Pendarvis voiced the title character after Osborne and Muto suggested that he do it. Reportedly, the staff thought about asking horror writer Stephen King, but he was never approached. Pendarvis agreed to play the part and—because he lives in Mississippi—he flew down in May 2013 to record his lines. Anne Heche was first considered to voice Cherry Cream Soda after Pendarvis noted that her character was similar to Maggie Pistone, a character that Heche had played in the 1997 crime film Donnie Brasco. Osborne, a noted fan of Heche, seconded the idea, and Heche was approached about the part.

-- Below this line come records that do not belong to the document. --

--- config.mk ---
export PLATFORM = sky130hd
export DESIGN_NAME = whds_ram
export DESIGN_NICKNAME = d
export VERILOG_FILES = /design/src/sv/whds_ram.sv
export SDC_FILE = /design/constraint.sdc
export NUM_CORES = 2
export LEC_CHECK = 0
export BUFFER_PORTS_ARGS = -buffer_cell sky130_fd_sc_hd__buf_2
export CELL_PAD_IN_SITES_DETAIL_PLACEMENT = 2
export CELL_PAD_IN_SITES_GLOBAL_PLACEMENT = 2
export CORE_AREA = 10 10 392 394
export CTS_CLUSTER_SIZE = 16
export DETAILED_ROUTE_END_ITERATION = 8
export DIE_AREA = 0 0 402 404
export GPL_TIMING_DRIVEN = 0
export PLACE_DENSITY = 0.84
export SLEW_MARGIN = 20
export SYNTH_ARGS = -nofsm -noshare
export SYNTH_HDL_FRONTEND = slang
export SYNTH_SLANG_ARGS = --single-unit
--- constraint.sdc ---
create_clock -name clk_i -period 5.5 [get_ports clk_i]
set_input_delay 0.55 -clock clk_i [delete_from_list [all_inputs] [get_ports clk_i]]
set_output_delay 0.55 -clock clk_i [all_outputs]
set_load 0.05 [all_outputs]
--- src/sv/whds_ram.sv ---
// Generic simple dual-port RAM with registered read.
module whds_ram #(
  parameter int unsigned WIDTH = 8,
  parameter int unsigned DEPTH = 256
) (
  input  logic                     clk_i,
  input  logic                     we_i,
  input  logic [$clog2(DEPTH)-1:0] waddr_i,
  input  logic [WIDTH-1:0]         wdata_i,
  input  logic [$clog2(DEPTH)-1:0] raddr_i,
  output logic [WIDTH-1:0]         rdata_o
);

  logic [WIDTH-1:0] mem_q [DEPTH];

  // write port
  always_ff @(posedge clk_i) begin
    if (we_i) begin
      mem_q[waddr_i] <= wdata_i;
    end
  end

  // registered read port
  always_ff @(posedge clk_i) begin
    rdata_o <= mem_q[raddr_i];
  end

endmodule
File: src/sv/whds_front.sv
// Front: splits the byte stream into chunks and words, queues jobs.
module whds_front (
  input  logic                       clk_i,
  input  logic                       rst_ni,
  input  logic                       start_i,
  input  whds_pkg::in_t              item_i,
  output logic                       busy_o,
  input  logic                       q_full_i,
  output logic                       push_o,
  output whds_pkg::job_t             push_job_o,
  input  whds_pkg::rel_t             rel_i,
  output logic                       wb_we_o,
  output logic [whds_pkg::POS_W:0]   wb_addr_o,
  output logic [7:0]                 wb_data_o
);
  import whds_pkg::*;

  logic [POS_W-1:0] len_q, len_d, len_a;
  logic [SUM_W-1:0] sum_q, sum_d, sum_a;
  logic [POS_W-1:0] chunk_q, chunk_d, chunk_n;
  logic             skip_q, skip_d;
  logic             bank_q, bank_d;
  logic [1:0]       bank_busy_q, bank_busy_d;
  logic             accept, is_space, is_alnum, app, fin;
  logic [7:0]       b;

  assign busy_o   = q_full_i || bank_busy_q[bank_q];
  assign accept   = start_i && !busy_o;
  assign b        = item_i.text_byte;
  assign is_space = (b == 8'h20) || (b >= 8'h09 && b <= 8'h0d);
  assign is_alnum = (b >= 8'h30 && b <= 8'h39) || (b >= 8'h41 && b <= 8'h5a) ||
                    (b >= 8'h61 && b <= 8'h7a);
  assign chunk_n  = chunk_q + 7'd1;

  assign wb_we_o   = accept && app;
  assign wb_addr_o = {bank_q, len_q};
  assign wb_data_o = b;

  // classify the beat and update word state
  always_comb begin
    app         = 1'b0;
    fin         = 1'b0;
    chunk_d     = chunk_q;
    skip_d      = skip_q;
    bank_d      = bank_q;
    bank_busy_d = bank_busy_q;
    push_o      = 1'b0;
    push_job_o  = '0;
    if (accept) begin
      unique case (item_i.mode)
        MODE_TEXT: begin
          if (is_space) begin
            fin     = 1'b1;
            chunk_d = '0;
            skip_d  = 1'b0;
          end else begin
            if (!skip_q) begin
              if (b == 8'h00) begin
                fin    = 1'b1;
                skip_d = 1'b1;
              end else if (is_alnum) begin
                app = (len_q < 7'(CHUNK_MAX));
              end else begin
                fin = 1'b1;
              end
            end
            chunk_d = chunk_n;
            if (chunk_n == 7'(CHUNK_MAX)) begin
              fin     = 1'b1;
              chunk_d = '0;
              skip_d  = 1'b0;
            end
          end
        end
        MODE_FLUSH: begin
          fin     = 1'b1;
          chunk_d = '0;
          skip_d  = 1'b0;
        end
        MODE_READ: begin
          push_o         = 1'b1;
          push_job_o.kind = KIND_READ;
          push_job_o.idx  = item_i.read_index;
          push_job_o.pos  = item_i.read_position;
        end
        default: begin
        end
      endcase
    end
    len_a = app ? len_q + 7'd1 : len_q;
    sum_a = app ? sum_q + {{(SUM_W-8){1'b0}}, b} : sum_q;
    len_d = len_a;
    sum_d = sum_a;
    if (fin) begin
      len_d = '0;
      sum_d = '0;
      if (len_a > 7'd1) begin
        push_o          = 1'b1;
        push_job_o.kind = KIND_STORE;
        push_job_o.bank = bank_q;
        push_job_o.len  = len_a;
        push_job_o.sum  = sum_a;
        bank_busy_d[bank_q] = 1'b1;
        bank_d          = ~bank_q;
      end
    end
    if (rel_i.valid) begin
      bank_busy_d[rel_i.bank] = 1'b0;
    end
  end

  always_ff @(posedge clk_i or negedge rst_ni) begin
    if (!rst_ni) begin
      len_q       <= '0;
      sum_q       <= '0;
      chunk_q     <= '0;
      skip_q      <= 1'b0;
      bank_q      <= 1'b0;
      bank_busy_q <= '0;
    end else begin
      len_q       <= len_d;
      sum_q       <= sum_d;
      chunk_q     <= chunk_d;
      skip_q      <= skip_d;
      bank_q      <= bank_d;
      bank_busy_q <= bank_busy_d;
    end
  end

endmodule
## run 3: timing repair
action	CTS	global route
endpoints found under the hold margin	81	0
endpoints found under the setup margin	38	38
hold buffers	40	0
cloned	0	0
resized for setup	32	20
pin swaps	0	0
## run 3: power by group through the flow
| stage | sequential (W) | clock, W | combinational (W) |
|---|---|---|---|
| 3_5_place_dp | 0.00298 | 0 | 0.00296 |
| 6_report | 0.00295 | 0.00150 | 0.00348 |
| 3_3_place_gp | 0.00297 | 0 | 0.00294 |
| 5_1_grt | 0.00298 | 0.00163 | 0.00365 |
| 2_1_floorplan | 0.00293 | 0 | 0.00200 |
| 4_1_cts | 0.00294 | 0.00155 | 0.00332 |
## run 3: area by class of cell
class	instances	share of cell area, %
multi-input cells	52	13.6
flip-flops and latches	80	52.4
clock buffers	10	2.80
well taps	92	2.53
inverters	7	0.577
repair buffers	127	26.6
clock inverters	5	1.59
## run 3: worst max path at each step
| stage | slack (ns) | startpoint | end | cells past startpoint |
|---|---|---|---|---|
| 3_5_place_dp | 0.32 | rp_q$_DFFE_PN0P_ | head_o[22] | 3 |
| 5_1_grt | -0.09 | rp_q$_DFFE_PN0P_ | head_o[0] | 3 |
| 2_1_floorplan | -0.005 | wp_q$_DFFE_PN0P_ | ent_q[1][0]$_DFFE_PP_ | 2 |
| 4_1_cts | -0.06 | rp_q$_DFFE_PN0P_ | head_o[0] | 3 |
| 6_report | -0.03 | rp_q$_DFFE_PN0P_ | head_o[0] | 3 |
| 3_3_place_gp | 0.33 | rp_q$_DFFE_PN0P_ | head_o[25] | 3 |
**config.mk**
```make
export PLATFORM = sky130hd
export DESIGN_NAME = tkrs_cell
export DESIGN_NICKNAME = d
export VERILOG_FILES = /design/src/hdl/tkrs_pkg.sv /design/src/hdl/tkrs_cell.sv
export SDC_FILE = /design/constraint.sdc
export NUM_CORES = 1
export LEC_CHECK = 0
export BUFFER_PORTS_ARGS = -buffer_cell sky130_fd_sc_hd__buf_4
export CAP_MARGIN = 25
export CORE_MARGIN = 1.5
export CORE_UTILIZATION = 48
export CTS_CLUSTER_SIZE = 16
export DETAILED_ROUTE_END_ITERATION = 10
export PLACE_DENSITY = 0.94
export SYNTH_ARGS = -nofsm -noshare
export SYNTH_HDL_FRONTEND = slang
export SYNTH_SLANG_ARGS = --single-unit
```
**constraint.sdc**
```tcl
create_clock -name i_clk -period 11.3 [get_ports i_clk]
set_input_delay 2.825 -clock i_clk [delete_from_list [all_inputs] [get_ports i_clk]]
set_output_delay 2.825 -clock i_clk [all_outputs]
set_load 0.02 [all_outputs]
```
**src/hdl/tkrs_pkg.sv**
```systemverilog
// package for the two-key record insertion sorter
// record type, cell control type, widths and defaults; no dependencies
package tkrs_pkg;

    localparam int MAX_RECORDS_DEF = 64;
    localparam int TAG_W           = 8;
    localparam int LEVEL_W         = 4;
    localparam int SCORE_W         = 32;
    localparam int REC_W           = TAG_W + LEVEL_W + SCORE_W;
    localparam int TDATA_W         = ((REC_W + 7) / 8) * 8;

    typedef struct packed {
        logic signed [SCORE_W-1:0] score;
        logic [LEVEL_W-1:0]        level;
        logic [TAG_W-1:0]          tag;
    } t_rec;

    typedef struct packed {
        logic insert;
        logic shift;
    } t_cell_ctrl;

    // true when stored record a stays ahead of the newer record b
    function automatic logic stays_ahead(input t_rec a, input t_rec b);
        logic res;
        if (a.level != b.level) begin
            res = a.level > b.level;
        end else begin
            res = a.score <= b.score;
        end
        return res;
    endfunction

endpackage

```
**src/hdl/tkrs_cell.sv**
```systemverilog
// one cell of the sorting chain: holds a record, inserts or shifts it out
// depends on tkrs_pkg
module tkrs_cell (
    input  logic                i_clk,
    input  tkrs_pkg::t_cell_ctrl i_ctrl,
    input  logic                i_occ,
    input  tkrs_pkg::t_rec      i_new_rec,
    input  logic                i_prev_ahead,
    input  tkrs_pkg::t_rec      i_prev_rec,
    input  tkrs_pkg::t_rec      i_next_rec,
    output logic                o_ahead,
    output tkrs_pkg::t_rec      o_rec
);

    tkrs_pkg::t_rec r_rec;
    tkrs_pkg::t_rec n_rec;

    assign o_ahead = i_occ && tkrs_pkg::stays_ahead(r_rec, i_new_rec);
    assign o_rec   = r_rec;

    always_comb begin
        n_rec = r_rec;
        if (i_ctrl.shift) begin
            n_rec = i_next_rec;
        end else if (i_ctrl.insert && !o_ahead) begin
            if (i_prev_ahead) begin
                n_rec = i_new_rec;
            end else begin
                n_rec = i_prev_rec;
            end
        end
    end

    always_ff @(posedge i_clk) begin
        r_rec <= n_rec;
    end

endmodule

```
==> flow_summary.json, run 1 <==
{
  "place_congestion": 0.830,
  "syn_nets": 500,
  "p_int_uw": 329,
  "tightest_slew_ns": 0.753,
  "slowest_stage": "nor4_2",
  "cts_buffer_depth": 2,
  "cp.arrival_ns": 4.78,
  "synth_area_um2": 3200,
  "yosysTopAreaCellShare_pct": 41.2,
  "min-delay-start": "o_rec[11]$_DFFE_PP_",
  "grt_setup_unrepaired": "no",
  "diodes": 0,
  "placed_cell_area_um2": 4610,
  "cap_violations": 0,
  "clkSinkCount": 44,
  "synth_most_common_cell": "nand2_1",
  "path_clk_slew_ns": 0.08,
  "synth_top_cell_by_area": "edfxtp_1",
  "synthFlopType": "edfxtp_1",
  "num_vias": 3066,
  "grt_max_degree": 90,
  "synth_common_cells": "nand2_1 (49), o21ai_0 (48), edfxtp_1 (44), mux2i_1 (44), inv_1 (37)",
  "ant_nets": 0,
  "max_freq_ghz": 0.132,
  "ctsRootBufferMaster": "clkbuf_8",
  "r2r_slack_ns": 8.31,
  "skew_ns": 0.00809,
  "hp-class": "flip-flop to flip-flop",
  "seqPwrFrac_pct": 44.7,
  "clock_latency_ns": 0.29,
  "p_sw_uw": 148,
  "start_kind": "primary input",
  "crit_buf_inv": 3,
  "layout.cells.non_filler": 578,
  "drt-pass1-iter-count": 6,
  "synth_edf_count": 44,
  "fillers": 477,
  "hold_violations": 0,
  "r2r-end": "o_rec[21]$_DFFE_PP_",
  "die_area_um2": 7170,
  "cts_hold_buf": 0,
  "drive_above_1_share_pct": 37.9,
  "synth_cell_types": 29,
  "grt_pass1_vias": 3099,
  "ir_drop_mv": 0.0832,
  "cp-end-kind": "output pin",
  "cp_top_family": "simple AND/OR/NAND/NOR gates",
  "ff_latch_area_um2": 1320,
  "relSlewSlack_pct": 49.8,
  "p_comb_share_pct": 36.1,
  "fp.dieW_um": 84.7,
  "final_cell_area_um2": 4680,
  "antenna_found_initial": 0,
  "multi_input_area_um2": 1680,
  "setup_tns_ns": 0,
  "r2r_start": "o_rec[26]$_DFFE_PP_",
  "synthCells": 327,
  "period_share_pct": 67.3,
  "final_nets": 674,
  "largest_register_ffs": 44,
  "syn_to_final_growth_pct": 46.1,
  "core-area_um2": 6390,
  "async_flop_share_pct": 0,
  "cts_setup_buffers": 0,
  "start_util_pct": 50.2,
  "cpMostUsedCell": "buf_4",
  "chipHeight_um": 84.7,
  "cp.required_ns": 8.48,
  "reg2regPathDepth": 8,
  "cts_tree": "yes",
  "dp_hpwl_mm": 7.01,
  "ys_ff_latch": 44,
  "synthTopCellsByArea": "edfxtp_1 (41%), ha_1 (14%), mux2i_1 (14%)",
  "rows": 29,
  "cts_buffers": 5,
  "gr-total-overflow": 0,
  "status": "complete, no violations",
  "power.density_nw_per_um2": 102,
  "slowest_delay_ns": 0.43,
  "syn_avg_cell_area_um2": 9.80,
  "yosysWarnings": 0,
  "whs_endpoint": "o_rec[8]$_DFFE_PP_",
  "cp_max_fo": 3,
  "drc": 0,
  "grt_pass1_wl_mm": 14.2,
  "total_power_uw": 477,
  "power.share.clock_pct": 19.2,
  "path_class": "primary input to output pin",
  "vias_per_cell": 5.30,
  "setup_violations": 0,
  "io_pins": 182,
  "dp_cells": 571,
  "slew_viol_final": 0,
  "io_buffers": 181,
  "drt_iter0_markers": 75,
  "crit_chain": "buf_4 > inv_1 > ha_1 > nand4_1 > nor4_2 > a21boi_2 > o31a_1 > o211ai_2 > and3_1 > buf_4",
  "ctsResizeCount": 0,
  "leakagePower_nw": 2.43,
  "layout_setup_ws_ns": 3.70,
  "dp_slack_ns": 3.73,
  "htreeDepth": 2,
  "wl_per_cell_um": 15.3,
  "hold_path_depth": 5,
  "ys_seq_area_share_pct": 41.2,
  "period_needed_ns": 7.60,
  "p_sw_share_pct": 31.0,
  "grt_use_total_pct": 24.9,
  "routed_wl_mm": 8.83
}
==> power groups by stage <==
stage          combinational, mW  clock, mW  sequential, mW
2_1_floorplan             0.0646          0           0.239
3_3_place_gp               0.166          0           0.215
3_5_place_dp               0.172          0           0.217
4_1_cts                    0.173     0.0941           0.213
5_1_grt                    0.189     0.0991           0.215
6_report                   0.172     0.0917           0.213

The episode also featured a vocal cameo by Christopher Monahan, a 14-year-old who was able to appear on the show thanks to the Make-a-Wish Foundation; he voiced Gum Drop Guy.

==Reception==
"Root Beer Guy" aired on December 2, 2013 on Cartoon Network. The episode was watched by 1.842 million viewers, and received a Nielsen household rating of 1.2. Nielsen ratings are audience measurement systems that determine the audience size and composition of television programming in the United States, which means that the episode was seen by 1.2 percent of all households at the time of the broadcast. The episode was the 4th most-watched episode aired by Cartoon Network for the week of December 2–8, 2013.

Oliver Sava of The A.V. Club awarded the episode an "A", applauding the episode for both fully committing to parodying elements of detective fiction, and for introducing a likable character with a developed backstory. Sava also complimented Falk's storyboarding abilities, writing that the resultant episode "has a confident artistic voice that proudly caters to older viewers, using the tropes of crime fiction to tell a poignant story about one man’s desperate quest for purpose."

Eric Thurm of Complex called the episode "the perfect episode to show some [sic] skeptical of Adventure Time's storytelling skills." He called the eponymous character "one of the best one-off characters the show has created", and cited the episode as an example of the series' ability to craft intricate, interesting, and developed characters. He also applauded the fact that "it's adorable."